# Apisto-What worms are these? Or are they worms?



## seaecho (Jan 31, 2012)

This is the third forum I've posted on, and no help so far. My Cockatoo Apisto has a red lump on her anal area that has tiny reddish "bristles" sticking out of it. It looks so sore! I don't know what to do for her. She is still eating, but looks thinner and looks to be breathing harder. I used a dose of Prazi-Pro yesterday and today. She still looks the same, and I don't think she's passed any worms. Could this be Camallanus worms? Also, I researched online and found that Fenbendazole would be more likely to help than Praziquantel. So I ordered some today. I hope she makes it until I get it.
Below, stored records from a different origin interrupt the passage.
// datapath
module datapath(output [6:0] display, days, output [3:0] segment, output am, pm, dblink, Sound, Vcc_out, input Next, Up, SetTime, SetAlarm, Snooze, Stop, Mute, Clr, Clk_sys);
clock: 8.2 ns
lec_check: 0
abc_area: 1
cap_margin: 20
cell_pad_in_sites_detail_placement: 2
cell_pad_in_sites_global_placement: 2
core_margin: 2
core_utilization: 40
cts_cluster_diameter: 46
cts_cluster_size: 63
gpl_routability_driven: 0
max_routing_layer: met5
min_routing_layer: met2
place_density: 0.47
slew_margin: 20
tns_end_percent: 50
run.sh (not shown) runs the stock make flow with config.mk's settings and CLKGATE_MAP_FILE=.
Edit:
- ABC_AREA: 1 -> unset
- CAP_MARGIN: 20 -> 5
- CELL_PAD_IN_SITES_DETAIL_PLACEMENT: 2 -> unset
- CELL_PAD_IN_SITES_GLOBAL_PLACEMENT: 2 -> unset
- CTS_CLUSTER_DIAMETER: 46 -> unset
- CTS_CLUSTER_SIZE: 63 -> unset
- GPL_ROUTABILITY_DRIVEN: 0 -> unset
- HOLD_SLACK_MARGIN: unset -> 0.24
- MAX_ROUTING_LAYER: met5 -> unset
- MIN_ROUTING_LAYER: met2 -> unset
- PLACE_DENSITY: 0.47 -> unset
- TNS_END_PERCENT: 50 -> unset
- clock period: 8.2 -> 20.0 ns (I/O delays scaled with it)
Outcome:
- power decreases by well over a third
- non-clock buffer count goes up by 5
- setup slack gets better by 9.0 ns
- critical path depth grows by 4
- count of clock-buffer cells in the layout falls by 16
- utilization fell by 1.5 points
Edit:
- CAP_MARGIN: 5 -> 20
- CELL_PAD_IN_SITES_GLOBAL_PLACEMENT: unset -> 1
- CTS_CLUSTER_DIAMETER: unset -> 46
- CTS_CLUSTER_SIZE: unset -> 70
- GPL_ROUTABILITY_DRIVEN: unset -> 1
- HOLD_SLACK_MARGIN: 0.24 -> unset
- MAX_ROUTING_LAYER: unset -> met4
Effect: Clock-buffer cell count came out higher by 18. Critical path depth shrinks by 4. Final cell count increases by 1.6%. Setup slack gains 0.22 ns. Total power goes up by 15%. Clock power went up by 53%.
Can I use it when there's already Prazi-Pro in the tank, or would that be dangerous? (There's an angel fish in there too, and I know they are sensitive). Someone please help! Here are a few pics of her. They aren't the best, but they give you an idea. Thank you!

[/ATTACH][/ATTACH]


----------



## coralbandit (Jul 29, 2012)

I can't say if it is or is not camalanus but you need to get this info to inkmaker.Charles has levamisole which is the chosen cure for camalanus.
Even if it is not camalanus there is a good chance(maybe your best chance) that Charles could ID this for you.
This should be a link to his website;
Tropical Fish Information


----------



## majerah1 (Oct 29, 2010)

Yes contact Charles, and show the photos. I think it is the camallanus worms though. If so, treat fast. And treat all tanks.


----------



## seaecho (Jan 31, 2012)

Thank you so much, guys! And I will contact Charles right away.


----------